Demansionamento al rientro dalla maternità: onere della prova e risarcimento del danno

La Cassazione Civile, Sezione Lavoro, con ordinanza 15 luglio 2021, n. 20253, ha ritenuto insufficiente, al fine di giustificare il demansionamento, la generica deduzione di una ragione organizzativa aziendale, posto che, quando il lavoratore alleghi un demansionamento riconducibile a inesatto adempimento dell’obbligo gravante sul datore di lavoro ai sensi dell’articolo 2103, cod. civ., su quest’ultimo incombe l’onere di provare l’esatto adempimento o attraverso la prova della mancanza in concreto del demansionamento, ovvero attraverso la prova della sua giustificazione per il legittimo esercizio dei poteri imprenditoriali (dimostrando l’inesistenza, all’interno del compendio aziendale, di altro posto di lavoro disponibile, equiparabile al grado di professionalità in precedenza raggiunto dal lavoratore) o disciplinari oppure, in base all’articolo 1218, cod. civ., per impossibilità della prestazione derivate da una causa a sé non imputabile.

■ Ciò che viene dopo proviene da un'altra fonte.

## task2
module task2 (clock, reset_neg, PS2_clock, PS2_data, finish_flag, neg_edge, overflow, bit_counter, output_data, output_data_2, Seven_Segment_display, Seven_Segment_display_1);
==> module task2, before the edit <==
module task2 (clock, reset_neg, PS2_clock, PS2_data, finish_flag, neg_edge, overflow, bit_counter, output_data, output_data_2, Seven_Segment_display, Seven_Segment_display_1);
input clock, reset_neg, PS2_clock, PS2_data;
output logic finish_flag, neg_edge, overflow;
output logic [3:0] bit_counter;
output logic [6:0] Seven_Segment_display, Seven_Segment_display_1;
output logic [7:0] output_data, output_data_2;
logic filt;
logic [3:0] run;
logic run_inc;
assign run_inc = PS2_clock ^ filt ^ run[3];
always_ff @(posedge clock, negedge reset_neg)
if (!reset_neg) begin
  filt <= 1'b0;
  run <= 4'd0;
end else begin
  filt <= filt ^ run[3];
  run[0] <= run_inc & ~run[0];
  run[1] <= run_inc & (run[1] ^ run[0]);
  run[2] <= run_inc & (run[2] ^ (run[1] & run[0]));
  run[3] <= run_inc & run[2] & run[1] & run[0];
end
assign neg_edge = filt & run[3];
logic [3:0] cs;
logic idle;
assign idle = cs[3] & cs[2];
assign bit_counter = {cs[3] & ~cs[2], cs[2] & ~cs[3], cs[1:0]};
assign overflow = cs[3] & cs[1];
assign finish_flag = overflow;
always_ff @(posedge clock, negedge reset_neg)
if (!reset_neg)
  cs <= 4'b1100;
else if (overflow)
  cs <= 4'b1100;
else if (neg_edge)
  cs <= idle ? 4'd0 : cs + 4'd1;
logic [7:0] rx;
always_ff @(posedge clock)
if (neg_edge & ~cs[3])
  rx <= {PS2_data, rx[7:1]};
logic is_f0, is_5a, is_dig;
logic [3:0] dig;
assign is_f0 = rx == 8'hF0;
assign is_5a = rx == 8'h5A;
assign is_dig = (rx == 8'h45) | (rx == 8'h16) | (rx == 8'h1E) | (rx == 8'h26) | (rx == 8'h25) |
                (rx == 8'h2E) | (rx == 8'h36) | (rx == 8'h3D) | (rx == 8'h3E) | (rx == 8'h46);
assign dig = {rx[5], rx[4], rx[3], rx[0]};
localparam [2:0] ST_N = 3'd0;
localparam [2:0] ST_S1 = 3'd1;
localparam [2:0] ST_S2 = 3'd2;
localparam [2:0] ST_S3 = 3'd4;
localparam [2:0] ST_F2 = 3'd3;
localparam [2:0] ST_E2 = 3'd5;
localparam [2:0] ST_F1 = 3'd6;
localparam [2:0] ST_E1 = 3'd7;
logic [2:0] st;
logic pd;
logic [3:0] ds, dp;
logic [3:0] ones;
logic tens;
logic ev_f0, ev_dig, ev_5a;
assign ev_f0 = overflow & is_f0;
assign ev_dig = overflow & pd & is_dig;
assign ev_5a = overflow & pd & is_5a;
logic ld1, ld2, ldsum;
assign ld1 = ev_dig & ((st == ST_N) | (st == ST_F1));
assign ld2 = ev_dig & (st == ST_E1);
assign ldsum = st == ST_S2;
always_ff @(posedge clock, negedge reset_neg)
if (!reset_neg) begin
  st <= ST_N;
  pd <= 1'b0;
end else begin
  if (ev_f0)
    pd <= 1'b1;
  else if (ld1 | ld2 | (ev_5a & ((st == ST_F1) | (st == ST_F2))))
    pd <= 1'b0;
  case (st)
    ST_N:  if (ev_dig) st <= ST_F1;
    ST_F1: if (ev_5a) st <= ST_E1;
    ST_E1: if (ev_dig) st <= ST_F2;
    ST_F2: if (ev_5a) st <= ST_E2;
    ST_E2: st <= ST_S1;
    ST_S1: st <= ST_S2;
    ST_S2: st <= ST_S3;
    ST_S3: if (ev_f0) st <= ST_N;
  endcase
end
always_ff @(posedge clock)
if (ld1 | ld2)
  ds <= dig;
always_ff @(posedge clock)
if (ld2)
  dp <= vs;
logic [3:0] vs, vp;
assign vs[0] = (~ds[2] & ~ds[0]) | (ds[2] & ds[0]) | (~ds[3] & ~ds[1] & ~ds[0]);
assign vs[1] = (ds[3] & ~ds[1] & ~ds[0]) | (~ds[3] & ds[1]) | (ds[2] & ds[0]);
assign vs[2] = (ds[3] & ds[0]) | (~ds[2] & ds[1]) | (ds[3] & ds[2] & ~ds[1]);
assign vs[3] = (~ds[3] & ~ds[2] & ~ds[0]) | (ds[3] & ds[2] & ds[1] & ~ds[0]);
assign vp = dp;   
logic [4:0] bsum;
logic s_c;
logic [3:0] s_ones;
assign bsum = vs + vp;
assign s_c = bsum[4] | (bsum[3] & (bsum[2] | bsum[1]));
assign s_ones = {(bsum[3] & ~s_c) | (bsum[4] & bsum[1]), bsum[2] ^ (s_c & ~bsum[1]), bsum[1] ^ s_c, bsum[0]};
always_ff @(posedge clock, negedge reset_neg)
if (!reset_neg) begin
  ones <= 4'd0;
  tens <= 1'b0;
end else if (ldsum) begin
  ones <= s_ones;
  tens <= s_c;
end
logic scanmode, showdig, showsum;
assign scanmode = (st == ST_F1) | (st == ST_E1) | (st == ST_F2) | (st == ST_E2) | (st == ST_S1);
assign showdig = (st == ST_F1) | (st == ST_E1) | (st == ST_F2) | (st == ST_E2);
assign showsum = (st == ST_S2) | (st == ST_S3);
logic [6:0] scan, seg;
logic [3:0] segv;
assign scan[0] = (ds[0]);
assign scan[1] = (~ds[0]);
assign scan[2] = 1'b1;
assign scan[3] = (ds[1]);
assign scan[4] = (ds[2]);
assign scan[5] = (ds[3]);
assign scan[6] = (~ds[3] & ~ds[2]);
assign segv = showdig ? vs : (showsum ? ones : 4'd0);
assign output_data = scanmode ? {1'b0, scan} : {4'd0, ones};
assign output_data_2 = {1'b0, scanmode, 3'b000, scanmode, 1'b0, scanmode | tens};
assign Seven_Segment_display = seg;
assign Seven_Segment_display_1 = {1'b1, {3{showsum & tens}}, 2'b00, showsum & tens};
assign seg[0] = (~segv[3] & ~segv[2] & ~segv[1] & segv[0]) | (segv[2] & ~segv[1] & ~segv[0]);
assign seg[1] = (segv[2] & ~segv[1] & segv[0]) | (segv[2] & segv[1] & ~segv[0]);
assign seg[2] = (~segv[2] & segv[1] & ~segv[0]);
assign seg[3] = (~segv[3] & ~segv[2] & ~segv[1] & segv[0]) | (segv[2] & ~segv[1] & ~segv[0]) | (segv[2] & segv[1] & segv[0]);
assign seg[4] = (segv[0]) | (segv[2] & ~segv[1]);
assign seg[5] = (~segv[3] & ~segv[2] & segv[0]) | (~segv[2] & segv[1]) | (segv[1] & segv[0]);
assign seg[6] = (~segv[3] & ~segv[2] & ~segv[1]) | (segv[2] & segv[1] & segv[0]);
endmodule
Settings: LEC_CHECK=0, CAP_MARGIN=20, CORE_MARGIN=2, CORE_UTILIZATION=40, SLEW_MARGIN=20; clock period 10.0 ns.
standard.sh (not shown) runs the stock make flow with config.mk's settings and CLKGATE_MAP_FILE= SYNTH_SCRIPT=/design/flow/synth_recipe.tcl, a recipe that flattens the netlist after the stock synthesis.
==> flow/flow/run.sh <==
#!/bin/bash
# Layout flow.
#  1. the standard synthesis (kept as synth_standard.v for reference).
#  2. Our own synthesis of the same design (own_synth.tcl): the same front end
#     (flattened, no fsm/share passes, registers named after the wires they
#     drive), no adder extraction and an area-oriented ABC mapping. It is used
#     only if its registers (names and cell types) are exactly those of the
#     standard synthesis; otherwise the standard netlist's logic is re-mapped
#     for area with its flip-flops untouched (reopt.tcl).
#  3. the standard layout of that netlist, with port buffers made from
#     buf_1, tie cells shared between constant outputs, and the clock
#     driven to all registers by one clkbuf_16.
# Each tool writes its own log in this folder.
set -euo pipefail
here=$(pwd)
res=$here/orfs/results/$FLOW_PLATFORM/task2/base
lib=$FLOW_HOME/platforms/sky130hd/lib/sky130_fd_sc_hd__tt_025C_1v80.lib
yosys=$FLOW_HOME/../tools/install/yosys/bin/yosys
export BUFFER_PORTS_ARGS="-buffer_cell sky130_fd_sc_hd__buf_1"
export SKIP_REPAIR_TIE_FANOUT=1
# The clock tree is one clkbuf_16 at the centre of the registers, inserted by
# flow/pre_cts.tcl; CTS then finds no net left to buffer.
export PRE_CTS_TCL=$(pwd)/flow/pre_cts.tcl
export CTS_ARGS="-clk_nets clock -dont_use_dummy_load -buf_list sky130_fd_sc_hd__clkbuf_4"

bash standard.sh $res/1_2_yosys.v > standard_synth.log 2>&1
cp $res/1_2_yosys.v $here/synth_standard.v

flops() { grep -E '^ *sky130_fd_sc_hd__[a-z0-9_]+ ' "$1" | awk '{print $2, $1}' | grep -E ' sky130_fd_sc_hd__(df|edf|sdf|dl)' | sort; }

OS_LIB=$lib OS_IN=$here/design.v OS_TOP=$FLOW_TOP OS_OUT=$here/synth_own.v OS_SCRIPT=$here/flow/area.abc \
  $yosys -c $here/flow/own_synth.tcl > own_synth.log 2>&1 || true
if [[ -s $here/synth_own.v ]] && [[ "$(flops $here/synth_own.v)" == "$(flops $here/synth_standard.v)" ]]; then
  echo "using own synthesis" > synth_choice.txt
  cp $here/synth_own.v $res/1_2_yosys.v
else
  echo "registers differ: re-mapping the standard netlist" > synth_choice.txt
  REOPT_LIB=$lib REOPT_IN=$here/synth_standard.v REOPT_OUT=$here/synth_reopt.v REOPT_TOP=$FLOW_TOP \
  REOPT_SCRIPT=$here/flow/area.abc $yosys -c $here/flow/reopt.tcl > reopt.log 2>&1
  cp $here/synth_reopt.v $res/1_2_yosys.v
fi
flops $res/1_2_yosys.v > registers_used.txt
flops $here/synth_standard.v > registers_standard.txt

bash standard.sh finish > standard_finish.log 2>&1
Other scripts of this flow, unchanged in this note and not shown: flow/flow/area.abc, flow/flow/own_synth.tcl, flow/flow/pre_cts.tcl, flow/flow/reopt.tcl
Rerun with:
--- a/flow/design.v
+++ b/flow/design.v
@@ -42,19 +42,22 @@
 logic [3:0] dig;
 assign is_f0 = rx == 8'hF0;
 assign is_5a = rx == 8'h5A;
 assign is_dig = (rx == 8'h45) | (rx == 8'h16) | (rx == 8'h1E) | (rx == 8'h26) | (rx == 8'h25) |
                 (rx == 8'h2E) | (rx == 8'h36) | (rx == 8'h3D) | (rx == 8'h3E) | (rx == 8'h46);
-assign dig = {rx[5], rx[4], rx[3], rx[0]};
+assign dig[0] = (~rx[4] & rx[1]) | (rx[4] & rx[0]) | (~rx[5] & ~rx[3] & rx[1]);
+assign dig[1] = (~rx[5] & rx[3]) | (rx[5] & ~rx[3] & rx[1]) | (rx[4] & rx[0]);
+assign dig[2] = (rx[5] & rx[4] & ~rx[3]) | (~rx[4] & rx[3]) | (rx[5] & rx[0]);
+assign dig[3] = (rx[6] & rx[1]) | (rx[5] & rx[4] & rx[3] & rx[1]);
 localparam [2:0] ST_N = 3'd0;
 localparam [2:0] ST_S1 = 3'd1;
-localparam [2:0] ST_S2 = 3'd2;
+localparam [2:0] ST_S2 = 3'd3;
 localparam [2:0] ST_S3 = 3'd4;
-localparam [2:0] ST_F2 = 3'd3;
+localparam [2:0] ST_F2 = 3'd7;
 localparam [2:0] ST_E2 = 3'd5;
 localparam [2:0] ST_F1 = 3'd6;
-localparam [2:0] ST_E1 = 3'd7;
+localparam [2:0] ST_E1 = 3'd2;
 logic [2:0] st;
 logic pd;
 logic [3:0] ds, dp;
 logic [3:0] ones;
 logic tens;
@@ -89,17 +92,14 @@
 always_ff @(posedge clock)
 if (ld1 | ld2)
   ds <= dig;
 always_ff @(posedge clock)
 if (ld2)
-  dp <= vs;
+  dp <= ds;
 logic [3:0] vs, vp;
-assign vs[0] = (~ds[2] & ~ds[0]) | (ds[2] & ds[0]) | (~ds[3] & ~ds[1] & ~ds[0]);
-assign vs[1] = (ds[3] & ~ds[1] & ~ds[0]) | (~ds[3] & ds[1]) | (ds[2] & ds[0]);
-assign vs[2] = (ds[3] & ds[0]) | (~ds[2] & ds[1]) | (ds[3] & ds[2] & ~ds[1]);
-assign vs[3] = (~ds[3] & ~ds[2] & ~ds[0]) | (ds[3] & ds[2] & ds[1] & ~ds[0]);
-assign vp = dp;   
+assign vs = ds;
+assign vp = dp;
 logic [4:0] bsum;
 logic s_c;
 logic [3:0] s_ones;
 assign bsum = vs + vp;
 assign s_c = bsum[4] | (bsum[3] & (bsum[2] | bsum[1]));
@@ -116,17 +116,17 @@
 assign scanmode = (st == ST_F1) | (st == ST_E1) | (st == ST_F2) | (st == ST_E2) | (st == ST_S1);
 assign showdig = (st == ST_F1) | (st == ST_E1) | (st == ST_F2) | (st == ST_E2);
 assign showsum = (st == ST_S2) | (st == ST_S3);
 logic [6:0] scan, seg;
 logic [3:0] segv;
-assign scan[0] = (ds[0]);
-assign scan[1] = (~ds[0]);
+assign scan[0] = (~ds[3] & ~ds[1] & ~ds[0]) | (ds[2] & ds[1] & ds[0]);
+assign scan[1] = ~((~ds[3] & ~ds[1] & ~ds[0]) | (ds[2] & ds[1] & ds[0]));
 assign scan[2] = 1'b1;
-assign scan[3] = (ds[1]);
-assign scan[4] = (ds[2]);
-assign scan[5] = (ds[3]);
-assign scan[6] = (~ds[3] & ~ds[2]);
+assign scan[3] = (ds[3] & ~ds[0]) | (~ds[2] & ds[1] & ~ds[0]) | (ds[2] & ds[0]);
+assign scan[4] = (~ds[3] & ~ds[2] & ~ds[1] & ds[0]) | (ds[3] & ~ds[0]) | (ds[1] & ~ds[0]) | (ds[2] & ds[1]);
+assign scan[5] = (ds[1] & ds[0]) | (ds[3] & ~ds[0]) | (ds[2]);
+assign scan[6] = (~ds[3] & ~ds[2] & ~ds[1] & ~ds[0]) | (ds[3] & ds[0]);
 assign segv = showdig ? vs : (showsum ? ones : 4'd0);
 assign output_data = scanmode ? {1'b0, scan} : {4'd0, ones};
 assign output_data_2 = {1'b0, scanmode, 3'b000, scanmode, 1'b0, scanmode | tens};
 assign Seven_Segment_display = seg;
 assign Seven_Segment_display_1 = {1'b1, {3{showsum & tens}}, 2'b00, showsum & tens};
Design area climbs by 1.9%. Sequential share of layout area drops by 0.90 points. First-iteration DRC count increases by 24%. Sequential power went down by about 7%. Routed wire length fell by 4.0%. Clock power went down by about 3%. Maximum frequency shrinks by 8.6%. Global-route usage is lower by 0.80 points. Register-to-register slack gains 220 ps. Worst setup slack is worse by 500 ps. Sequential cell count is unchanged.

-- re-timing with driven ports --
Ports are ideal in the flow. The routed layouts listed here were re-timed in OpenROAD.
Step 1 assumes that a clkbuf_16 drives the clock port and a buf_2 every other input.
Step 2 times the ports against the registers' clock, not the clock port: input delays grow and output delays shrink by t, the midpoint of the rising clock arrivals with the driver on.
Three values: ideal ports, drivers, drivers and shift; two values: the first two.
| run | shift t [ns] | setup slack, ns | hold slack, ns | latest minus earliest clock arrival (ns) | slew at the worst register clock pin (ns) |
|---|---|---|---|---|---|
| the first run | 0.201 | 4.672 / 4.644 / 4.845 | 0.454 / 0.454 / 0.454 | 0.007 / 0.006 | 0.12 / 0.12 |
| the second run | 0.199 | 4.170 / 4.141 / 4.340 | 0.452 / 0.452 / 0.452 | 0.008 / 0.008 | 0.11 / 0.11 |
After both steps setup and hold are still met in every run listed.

Nella specie, la Suprema Corte, confermando l’esito del giudizio d’appello, ha affermato che l’adibizione della lavoratrice, rientrata dalla maternità, a mansioni inferiori rispetto a quelle svolte prima del congedo, integra un demansionamento per violazione dell’articolo 2103, cod. civ., riconoscendole, nel caso di specie, il risarcimento del danno patrimoniale e non.